══ TASK INPUT
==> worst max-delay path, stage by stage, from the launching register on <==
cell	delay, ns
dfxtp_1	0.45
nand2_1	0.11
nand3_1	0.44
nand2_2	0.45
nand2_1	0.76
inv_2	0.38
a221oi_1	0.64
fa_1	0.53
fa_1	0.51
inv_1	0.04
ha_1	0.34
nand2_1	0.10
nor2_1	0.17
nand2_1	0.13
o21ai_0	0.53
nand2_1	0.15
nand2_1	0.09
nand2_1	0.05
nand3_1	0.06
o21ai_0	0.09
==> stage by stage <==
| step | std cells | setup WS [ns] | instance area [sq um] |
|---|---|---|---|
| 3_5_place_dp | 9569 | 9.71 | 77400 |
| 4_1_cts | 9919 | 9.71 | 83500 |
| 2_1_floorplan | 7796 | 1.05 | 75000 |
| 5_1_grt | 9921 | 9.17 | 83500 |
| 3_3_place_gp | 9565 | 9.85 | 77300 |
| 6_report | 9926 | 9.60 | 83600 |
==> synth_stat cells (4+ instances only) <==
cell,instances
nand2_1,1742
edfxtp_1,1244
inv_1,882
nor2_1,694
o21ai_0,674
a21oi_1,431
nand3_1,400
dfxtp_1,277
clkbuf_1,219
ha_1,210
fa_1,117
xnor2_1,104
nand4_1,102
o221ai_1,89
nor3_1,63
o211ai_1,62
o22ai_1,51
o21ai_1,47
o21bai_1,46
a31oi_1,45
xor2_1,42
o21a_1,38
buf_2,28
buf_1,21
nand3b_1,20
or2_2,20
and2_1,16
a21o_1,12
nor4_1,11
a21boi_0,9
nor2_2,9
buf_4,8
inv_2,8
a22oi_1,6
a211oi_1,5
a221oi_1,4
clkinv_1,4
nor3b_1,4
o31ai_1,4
===== config.mk =====
export PLATFORM = sky130hd
export DESIGN_NAME = bit_range_event_handler_top
export DESIGN_NICKNAME = d
export VERILOG_FILES = /design/src/rtl/bre_pkg.sv /design/src/rtl/bre_ram.sv /design/src/rtl/bit_range_event_handler_top.sv
export SDC_FILE = /design/constraint.sdc
export NUM_CORES = 2
export LEC_CHECK = 0
export BUFFER_PORTS_ARGS = -buffer_cell sky130_fd_sc_hd__clkbuf_2
export CAP_MARGIN = 20
export CORE_UTILIZATION = 53
export DETAILED_ROUTE_END_ITERATION = 12
export PLACE_DENSITY = 0.78
export SYNTH_ARGS = -nofsm -noshare
export SYNTH_HDL_FRONTEND = slang
export SYNTH_SLANG_ARGS = --single-unit
export TNS_END_PERCENT = 100

===== constraint.sdc =====
create_clock -name clk -period 33.6 [get_ports clk]
set_input_delay 8.4 -clock clk [delete_from_list [all_inputs] [get_ports clk]]
set_output_delay 8.4 -clock clk [all_outputs]
set_load 0.05 [all_outputs]

===== src/rtl/bre_pkg.sv =====
// Shared constants and types of the bit range event handler.
package bre_pkg;

	localparam int MAX_BITS    = 1024;
	localparam int ADDR_W      = $clog2(MAX_BITS);
	localparam int CNT_W       = ADDR_W + 1;
	localparam int ID_W        = 64;
	localparam int NODE_W      = 48;
	localparam int BIT_CNT_W   = 11;
	localparam int BIT_INDEX_W = 10;
	localparam int FUNC_W      = 3;
	localparam int KIND_W      = 3;
	localparam int CFG_IDX_W   = 2;
	localparam int CFG_W       = 64;

	typedef enum logic [FUNC_W-1:0] {
		FN_SET       = 3'd0,
		FN_READ      = 3'd1,
		FN_REPORT    = 3'd2,
		FN_ID_PROD   = 3'd3,
		FN_ID_CONS   = 3'd4,
		FN_ID_GLOBAL = 3'd5
	} func_t;

	localparam logic [KIND_W-1:0] KIND_REPORT     = 3'd0;
	localparam logic [KIND_W-1:0] KIND_PROD_VALID = 3'd1;
	localparam logic [KIND_W-1:0] KIND_PROD_INVAL = 3'd2;
	localparam logic [KIND_W-1:0] KIND_CONS_VALID = 3'd3;
	localparam logic [KIND_W-1:0] KIND_CONS_INVAL = 3'd4;
	localparam logic [KIND_W-1:0] KIND_PROD_RANGE = 3'd5;
	localparam logic [KIND_W-1:0] KIND_CONS_RANGE = 3'd6;

	localparam logic [CFG_IDX_W-1:0] REG_BASE_ID     = 2'd0;
	localparam logic [CFG_IDX_W-1:0] REG_BIT_COUNT   = 2'd1;
	localparam logic [CFG_IDX_W-1:0] REG_OWN_NODE_ID = 2'd2;

endpackage


===== src/rtl/bre_ram.sv =====
// Generic single-port-write, single-port-read RAM with registered read data.
module bre_ram #(
	parameter int WIDTH = 1,
	parameter int DEPTH = 1024
) (
	input  logic                     clk,
	input  logic                     we,
	input  logic [$clog2(DEPTH)-1:0] waddr,
	input  logic [WIDTH-1:0]         wdata,
	input  logic                     re,
	input  logic [$clog2(DEPTH)-1:0] raddr,
	output logic [WIDTH-1:0]         rdata
);

	logic [WIDTH-1:0] mem_q [DEPTH];

	always_ff @(posedge clk) begin
		if (we) begin
			mem_q[waddr] <= wdata;
		end
		if (re) begin
			rdata <= mem_q[raddr];
		end
	end

endmodule


===== src/rtl/bit_range_event_handler_top.sv =====
// Bit range event handler: a bit store mapped onto pairs of event ids.
//
// Input channel (in_valid / in_stall) takes one beat per item: func, event_id,
// bit_index, set_value and dst_node_id. Output channel (out_valid / out_stall)
// gives result beats; last marks the final beat of an item. Items that cause
// no result give no beat. The configuration port (cfg_we, cfg_index, cfg_data)
// writes the base id, the bit count or the own node id, as cfg_index selects.
//
// The bit store sits in a 1024 x 1 RAM. Each item reads its bit in the cycle
// it is accepted and modifies, writes back and loads the output register in
// the work stage (ST_EXEC) once the output register is free; in_stall stays
// high until then, so the next item is accepted only after the last one has
// left the work stage. A global identify addressed to this node (dst_node_id
// zero or the own node id) with a nonzero bit count runs the range encoder
// one bit position per cycle, the last step latching the range, and then
// gives two beats. Result beats are registered in the output register.
// After reset the block clears the store, one entry a cycle; in_stall stays
// high meanwhile. A stalled result waits in the output register, and the block
// holds the next item in its work stage until the register frees up.
module bit_range_event_handler_top (
	input  logic                            clk,
	input  logic                            arst_n,
	input  logic                            cfg_we,
	input  logic [bre_pkg::CFG_IDX_W-1:0]   cfg_index,
	input  logic [bre_pkg::CFG_W-1:0]       cfg_data,
	input  logic                            in_valid,
	output logic                            in_stall,
	input  logic [bre_pkg::FUNC_W-1:0]      func,
	input  logic [bre_pkg::ID_W-1:0]        event_id,
	input  logic [bre_pkg::BIT_INDEX_W-1:0] bit_index,
	input  logic                            set_value,
	input  logic [bre_pkg::NODE_W-1:0]      dst_node_id,
	output logic                            out_valid,
	input  logic                            out_stall,
	output logic                            msg_valid,
	output logic [bre_pkg::KIND_W-1:0]      msg_kind,
	output logic [bre_pkg::ID_W-1:0]        msg_event_id,
	output logic                            read_value,
	output logic                            last
);

	typedef enum logic [5:0] {
		ST_CLEAR = 6'b000001,
		ST_IDLE  = 6'b000010,
		ST_EXEC  = 6'b000100,
		ST_ENC   = 6'b001000,
		ST_RNG_P = 6'b010000,
		ST_RNG_C = 6'b100000
	} state_t;

	state_t state_q, state_d;

	logic [bre_pkg::ADDR_W-1:0]    clr_q;
	logic [bre_pkg::ID_W-1:0]      base_id_q;
	logic [bre_pkg::BIT_CNT_W-1:0] bit_count_q;
	logic [bre_pkg::NODE_W-1:0]    own_node_id_q;

	// Work stage, loaded when an item is accepted.
	bre_pkg::func_t             func_s1;
	logic [bre_pkg::ADDR_W-1:0] addr_s1;
	logic                       tgt_s1;
	logic                       hit_s1;
	logic [bre_pkg::ID_W-1:0]   ev_s1;
	logic [bre_pkg::ID_W-1:0]   end_s1;

	// Range encoder.
	logic [bre_pkg::ID_W-1:0] begin_q;
	logic [bre_pkg::ID_W-1:0] shift_q;
	logic                     enc_step;
	logic [bre_pkg::ID_W-1:0] enc_range;

	// Output register.
	logic                       out_valid_q;
	logic                       out_msg_q;
	logic [bre_pkg::KIND_W-1:0] out_kind_q;
	logic [bre_pkg::ID_W-1:0]   out_id_q;
	logic                       out_rd_q;
	logic                       out_last_q;

	logic                        in_acc;
	logic                        slot_free;
	logic [bre_pkg::CNT_W-1:0]   cnt;
	logic [bre_pkg::ID_W-1:0]    ev_diff;
	logic                        ev_hit;
	logic                        idx_hit;
	logic                        glob_ok;
	logic [bre_pkg::ADDR_W-1:0]  rd_addr;
	logic                        ram_we;
	logic [bre_pkg::ADDR_W-1:0]  ram_waddr;
	logic [0:0]                  ram_wdata;
	logic [0:0]                  ram_rdata;

	logic                       ld;
	logic                       ld_msg;
	logic [bre_pkg::KIND_W-1:0] ld_kind;
	logic [bre_pkg::ID_W-1:0]   ld_id;
	logic                       ld_rd;
	logic                       ld_last;

	assign in_stall     = (state_q != ST_IDLE);
	assign in_acc       = in_valid && !in_stall;
	assign out_valid    = out_valid_q;
	assign msg_valid    = out_msg_q;
	assign msg_kind     = out_kind_q;
	assign msg_event_id = out_id_q;
	assign read_value   = out_rd_q;
	assign last         = out_last_q;
	assign slot_free    = !out_valid_q || !out_stall;

	// A count above the store's capacity acts as the capacity.
	assign cnt = (32'(bit_count_q) > 32'(bre_pkg::MAX_BITS)) ?
		bre_pkg::CNT_W'(bre_pkg::MAX_BITS) : bre_pkg::CNT_W'(bit_count_q);

	assign ev_diff = event_id - base_id_q;
	assign ev_hit  = (event_id >= base_id_q)
		&& (ev_diff[bre_pkg::ID_W-1:bre_pkg::ADDR_W+1] == '0)
		&& ({1'b0, ev_diff[bre_pkg::ADDR_W:1]} < cnt);
	assign idx_hit = ({{bre_pkg::CNT_W{1'b0}}, bit_index}
		< {{bre_pkg::BIT_INDEX_W{1'b0}}, cnt});
	assign glob_ok = ((dst_node_id == '0) || (dst_node_id == own_node_id_q))
		&& (cnt != '0);
	assign rd_addr = (func == bre_pkg::FN_SET || func == bre_pkg::FN_READ) ?
		bre_pkg::ADDR_W'(bit_index) : ev_diff[bre_pkg::ADDR_W:1];

	assign enc_step  = (shift_q != '0) && ((begin_q + shift_q) < end_s1);
	// With shift at zero the loop ran past bit 63 and every bit is filled.
	assign enc_range = ((begin_q & shift_q) != '0) ? begin_q :
		(begin_q | (shift_q - bre_pkg::ID_W'(1)));

	bre_ram #(
		.WIDTH(1),
		.DEPTH(bre_pkg::MAX_BITS)
	) u_store (
		.clk  (clk),
		.we   (ram_we),
		.waddr(ram_waddr),
		.wdata(ram_wdata),
		.re   (in_acc),
		.raddr(rd_addr),
		.rdata(ram_rdata)
	);

	always_comb begin
		state_d   = state_q;
		ram_we    = 1'b0;
		ram_waddr = addr_s1;
		ram_wdata = tgt_s1;
		ld        = 1'b0;
		ld_msg    = 1'b0;
		ld_kind   = bre_pkg::KIND_REPORT;
		ld_id     = '0;
		ld_rd     = 1'b0;
		ld_last   = 1'b1;
		unique case (state_q)
			ST_CLEAR: begin
				ram_we    = 1'b1;
				ram_waddr = clr_q;
				ram_wdata = 1'b0;
				if (clr_q == '1) begin
					state_d = ST_IDLE;
				end
			end
			ST_IDLE: begin
				if (in_acc) begin
					state_d = ST_EXEC;
				end
			end
			ST_EXEC: begin
				if (slot_free) begin
					state_d = ST_IDLE;
					case (func_s1)
						bre_pkg::FN_SET: begin
							if (hit_s1 && (ram_rdata[0] != tgt_s1)) begin
								ram_we = 1'b1;
								ld     = 1'b1;
								ld_msg = 1'b1;
								ld_id  = base_id_q
									+ bre_pkg::ID_W'({addr_s1, ~tgt_s1});
							end
						end
						bre_pkg::FN_READ: begin
							ld    = 1'b1;
							ld_rd = hit_s1 && ram_rdata[0];
						end
						bre_pkg::FN_REPORT: begin
							ram_we = hit_s1;
						end
						bre_pkg::FN_ID_PROD: begin
							ld      = hit_s1;
							ld_msg  = 1'b1;
							ld_id   = ev_s1;
							ld_kind = (ram_rdata[0] == tgt_s1) ?
								bre_pkg::KIND_PROD_VALID : bre_pkg::KIND_PROD_INVAL;
						end
						bre_pkg::FN_ID_CONS: begin
							ld      = hit_s1;
							ld_msg  = 1'b1;
							ld_id   = ev_s1;
							ld_kind = (ram_rdata[0] == tgt_s1) ?
								bre_pkg::KIND_CONS_VALID : bre_pkg::KIND_CONS_INVAL;
						end
						bre_pkg::FN_ID_GLOBAL: begin
							if (hit_s1) begin
								state_d = ST_ENC;
							end
						end
						default: begin
						end
					endcase
				end
			end
			ST_ENC: begin
				if (!enc_step) begin
					state_d = ST_RNG_P;
				end
			end
			ST_RNG_P: begin
				if (slot_free) begin
					ld      = 1'b1;
					ld_msg  = 1'b1;
					ld_kind = bre_pkg::KIND_PROD_RANGE;
					ld_id   = begin_q;
					ld_last = 1'b0;
					state_d = ST_RNG_C;
				end
			end
			ST_RNG_C: begin
				if (slot_free) begin
					ld      = 1'b1;
					ld_msg  = 1'b1;
					ld_kind = bre_pkg::KIND_CONS_RANGE;
					ld_id   = begin_q;
					state_d = ST_IDLE;
				end
			end
			default: begin
				state_d = ST_IDLE;
			end
		endcase
	end

	always_ff @(posedge clk or negedge arst_n) begin
		if (!arst_n) begin
			state_q       <= ST_CLEAR;
			clr_q         <= '0;
			base_id_q     <= '0;
			bit_count_q   <= bre_pkg::BIT_CNT_W'(1024);
			own_node_id_q <= '0;
			out_valid_q   <= 1'b0;
		end else begin
			state_q <= state_d;
			if (state_q == ST_CLEAR) begin
				clr_q <= clr_q + bre_pkg::ADDR_W'(1);
			end
			if (cfg_we) begin
				case (cfg_index)
					bre_pkg::REG_BASE_ID:     base_id_q     <= cfg_data;
					bre_pkg::REG_BIT_COUNT:   bit_count_q   <= cfg_data[bre_pkg::BIT_CNT_W-1:0];
					bre_pkg::REG_OWN_NODE_ID: own_node_id_q <= cfg_data[bre_pkg::NODE_W-1:0];
					default: begin
					end
				endcase
			end
			if (ld) begin
				out_valid_q <= 1'b1;
			end else if (!out_stall) begin
				out_valid_q <= 1'b0;
			end
		end
	end

	always_ff @(posedge clk) begin
		if (in_acc) begin
			func_s1 <= bre_pkg::func_t'(func);
			addr_s1 <= rd_addr;
			ev_s1   <= event_id;
			// New value of a local set, or the polarity an event id stands for.
			tgt_s1  <= (func == bre_pkg::FN_SET) ? set_value : ~ev_diff[0];
			hit_s1  <= (func == bre_pkg::FN_SET || func == bre_pkg::FN_READ) ? idx_hit :
				((func == bre_pkg::FN_ID_GLOBAL) ? glob_ok : ev_hit);
			end_s1  <= base_id_q + bre_pkg::ID_W'({cnt - bre_pkg::CNT_W'(1), 1'b1});
			begin_q <= base_id_q;
			shift_q <= bre_pkg::ID_W'(1);
		end else if (state_q == ST_ENC) begin
			if (enc_step) begin
				begin_q <= begin_q & ~shift_q;
				shift_q <= {shift_q[bre_pkg::ID_W-2:0], 1'b0};
			end else begin
				begin_q <= enc_range;
			end
		end
		if (ld) begin
			out_msg_q  <= ld_msg;
			out_kind_q <= ld_kind;
			out_id_q   <= ld_id;
			out_rd_q   <= ld_rd;
			out_last_q <= ld_last;
		end
	end

	a_range_pair_order: assert property (@(posedge clk) disable iff (!arst_n)
		(out_valid && msg_kind == bre_pkg::KIND_PROD_RANGE) |-> !last)
		else $error("producer range beat marked as last");

	a_no_beat_while_clearing: assert property (@(posedge clk) disable iff (!arst_n)
		(state_q == ST_CLEAR) |-> !out_valid)
		else $error("result beat during store clearing");

	a_enc_shift_onehot: assert property (@(posedge clk) disable iff (!arst_n)
		(state_q == ST_ENC) |-> $onehot0(shift_q))
		else $error("range encoder shift is not a single bit");

	a_plain_beat_zero: assert property (@(posedge clk) disable iff (!arst_n)
		(out_valid && !msg_valid) |-> (msg_kind == bre_pkg::KIND_REPORT && msg_event_id == '0))
		else $error("beat without message carries kind or id");

endmodule

==> metrics.md <==
| Metric | Value |
|---|---|
| Post-synth top area share | `49.7%` |
| Fin. max-slew vios | `0` |
| Mapped cell area | `78,600 µm²` |
| Cts hold-fix bufs | `0` |
| Max Cap Violations | `0` |
| IO Port Bufs | `268` |
| RSZ-0062 raised after global routing | `no` |
| First drt pass iteration count | `7` |
| Setup TNS | `0 ps` |
| CTS tree | `built` |
| Routed WL | `260,000 µm` |
| Final Skew | `58.7 ps` |
| Initial core utilization | `53.7%` |
| Top cells by area, synth | `edfxtp_1 50%, mux4_2 7.2%, nor2_1 6.2%, ha_1 4.8%, dfrtp_1 4.4%` |
| Sink Count | `1,506` |
| Worst reg2reg endpoint | `begin_q[18]$_DFFE_PP_` |
| CTS buffer count | `156` |
| Layout fillers | `11.3k` |
| Worst-Margin Slew | `1420 ps` |
| Leak | `29.7 nW` |
| Chip Height | `387 µm` |
| Vias/cell | `6.59` |
| Number of synthesized flops with an enable pin | `1,302` |
| Hold_sp | `shift_q[37]$_SDFFE_PP0P_` |
| Antenna viol nets, final | `0` |
| Reg2Reg Launch Point | `begin_q[0]$_DFFE_PP_` |
| Library cells used by synthesis | `95` |
| Final #Nets | `7,558` |
| Hold WC Path Type | `flip-flop to flip-flop` |
| Post-cts resize count | `0` |
| VDD IR max | `0.0000824 V` |
| PD cells | `72.6 nW/µm²` |
| FFs w/ async S/R, synth | `9.30%` |
| RD Place Congestion | `1.05` |
| Top FF cell, synth | `edfxtp_1` |
| Fin crit period | `13,820 ps` |
| Final hold viol count | `0` |
| Mapped Cells | `6,950` |
| CP required | `34,190 ps` |
| Final HPWL DP | `171,000 µm` |
| DR WL/cell | `28.6 µm` |
| Post-synthesis sequential area ratio | `55.8%` |
| Final setup vio count | `0` |
| Io pins | `269` |
| Setup CP Type | `input port to flip-flop` |
| Initial antenna violation count | `17` |
| Synthesized area per cell | `11.3 µm²` |
| Critical Path Start Type | `input port` |
| Net Count, Synth | `7,450` |
| Most frequent cells in the layout | `1,302 x edfxtp_1, 1,290 x nor2_1, 604 x nand2_1` |
| First-pass GRT wire length | `375,000 µm` |
| Yosys top cell by area | `edfxtp_1` |
| Core area | `146,000 µm²` |
| R2R Setup Slk | `24,140 ps` |
| CP arrival | `14,410 ps` |
| Hold Path Depth | `2` |
| Final Util | `59.7%` |
| Worst-path clk slew | `70 ps` |
| CTS Buffer Depth | `3` |
| R2R depth | `29` |
| YS warnings | `0` |
| Clock Latency Late Sink | `840 ps` |
| Die width | `387 µm` |
| Full die area | `150,000 µm²` |
| Run status | `finished clean` |
| Max Clk Rate | `72.4 MHz` |
| Synthesis-to-finish area growth | `11.3%` |
| Commonest non-fill, non-tap cell in the layout | `edfxtp_1` |
| Register bit total from synthesis | `1,506` |
| Grt ovf | `0` |
| Post-CTS setup buffers | `0` |
| Final period util | `41.1%` |
| Register area | `43,900 µm²` |
| Iteration-0 DRC Markers | `8,968` |
| DRC | `0` |
| Ratio of cells with drive above 1 in the final layout | `14.5%` |
| Multi-input gate area | `32,100 µm²` |
| FP Rows | `140` |
| Clock root buffer | `clkbuf_16` |
| Max FO, Critical Path | `94` |
| Vias in the first global route | `58.3k` |
| Overall routing resource usage | `33.9%` |
| Worst Setup End Kind | `flip-flop` |
| Hold path endpoint | `shift_q[37]$_SDFFE_PP0P_` |
| Vias | `60.1k` |
| CTS H-tree lvls | `4` |
| Largest net degree at the start of global routing | `332` |
| Slew HR | `5.03%` |
cells by family after synthesis:
kind of cell / count (synthesis) / share of synthesized area, %
xor+xnor: 341 / 3.80
fa+ha+maj: 303 / 4.86
mux: 337 / 8.40
flops: 1506 / 55.8
buf+inv: 747 / 3.68
simple gates: 2631 / 14.6
compound gates: 1085 / 8.86
per-stage QoR:
step	std cells	total power, mW	cell area [µm²]	setup slack (ps)	hold WS [ps]
floorplan	6950	4.01	78600	4180	462
global placement	8790	4.44	81600	18930	475
detailed placement	8798	4.49	81700	18930	482
CTS	9087	6.28	87100	19730	492
global route	9108	6.56	87500	19460	511
finish	9114	6.35	87500	19790	493
final cells by class:
| class | instances | area share (%) |
|---|---|---|
| clock buffers | 192 | 4.72 |
| inverters | 307 | 1.35 |
| well taps | 1917 | 2.74 |
| flip-flops and latches | 1506 | 50.2 |
| clock inverters | 97 | 1.39 |
| repair buffers | 390 | 2.95 |
| multi-input cells | 4697 | 36.7 |
| diodes | 8 | 0.0229 |
state kept, by name, indices dropped and copies added, names as in the netlist:
register       flops
addr_s1           10
base_id_q         64
begin_q           64
bit_count_q       11
clr_q             10
end_s1            64
ev_s1             64
func_s1            3
hit_s1             1
last               1
msg_event_id      64
msg_kind           3
msg_valid          1
out_valid          1
own_node_id_q     48
read_value         1
shift_q           64
state_q            6
tgt_s1             1
u_store.mem_q   1024
u_store.rdata      1
synth_stat cells (all sizes together) (14+ instances only):
master	count
nand2	623
or4	19
buf	138
a211oi	34
a21oi	323
o21ai	238
mux2	61
mux4	252
xnor2	311
or3	24
o211ai	20
ha	299
mux2i	24
dfrtp	138
nor2b	28
nor2	1293
a22oi	88
a31oi	40
o21a	25
a21o	60
dfxtp	64
a221oi	58
edfxtp	1302
nor4	127
nand4	94
or2	15
o22ai	17
clkbuf	302
o31ai	14
o21bai	55
inv	296
nor3	118
nand3	169
nand2b	41
and3	30
xor2	30
power by group:
| part | switching [mW] | internal, mW |
|---|---|---|
| Combinational | 1.37 | 0.685 |
| Sequential | 0.128 | 2.36 |
| Clock | 0.784 | 1.03 |
| Total | 2.28 | 4.07 |
routing by layer:
metal  GRT usage, %  share of wire, %
met5              0             0.018
met4           26.0               9.0
met3           6.91                11
met2           53.2                46
met1           41.3                34
worst max-delay path by stage:
stage                           start                         end  slack, ps  depth (start not counted)
2_1_floorplan  state_q[5]$_DFFE_PN0P_  u_store.mem_q[0]$_DFFE_PP_       4180                          5
4_1_cts                   event_id[0]     u_store.rdata$_DFFE_PP_      19730                         18
6_report                  event_id[0]     u_store.rdata$_DFFE_PP_      19790                         18
3_5_place_dp              event_id[0]     u_store.rdata$_DFFE_PP_      18930                         18
5_1_grt                   event_id[0]     u_store.rdata$_DFFE_PP_      19460                         18
3_3_place_gp              event_id[0]     u_store.rdata$_DFFE_PP_      18930                         19
worst max-delay path: stages:
cell and delay (ps):
clkbuf_2 180, inv_1 100, ha_1 170, inv_1 60
fa_1 540, mux2i_2 90, buf_4 250, inv_8 630
buf_12 650, buf_4 750, mux4_2 610, a22o_1 250
a221oi_1 360, o22ai_1 140, a211o_1 370, a21oi_1 190
a21oi_1 60, o311a_1 350
Note: power is estimated with default switching activity, not from simulation.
════
:: WORK REQUIRED ::
Among the lines above, repeat exactly those from the line with "(state_q == ST_CLEAR) |-> !out_valid)" to the line with "encoder shift is", counting both ends.

:: COMPLETED EXERCISE ::
		(state_q == ST_CLEAR) |-> !out_valid)
		else $error("result beat during store clearing");

	a_enc_shift_onehot: assert property (@(posedge clk) disable iff (!arst_n)
		(state_q == ST_ENC) |-> $onehot0(shift_q))
		else $error("range encoder shift is not a single bit");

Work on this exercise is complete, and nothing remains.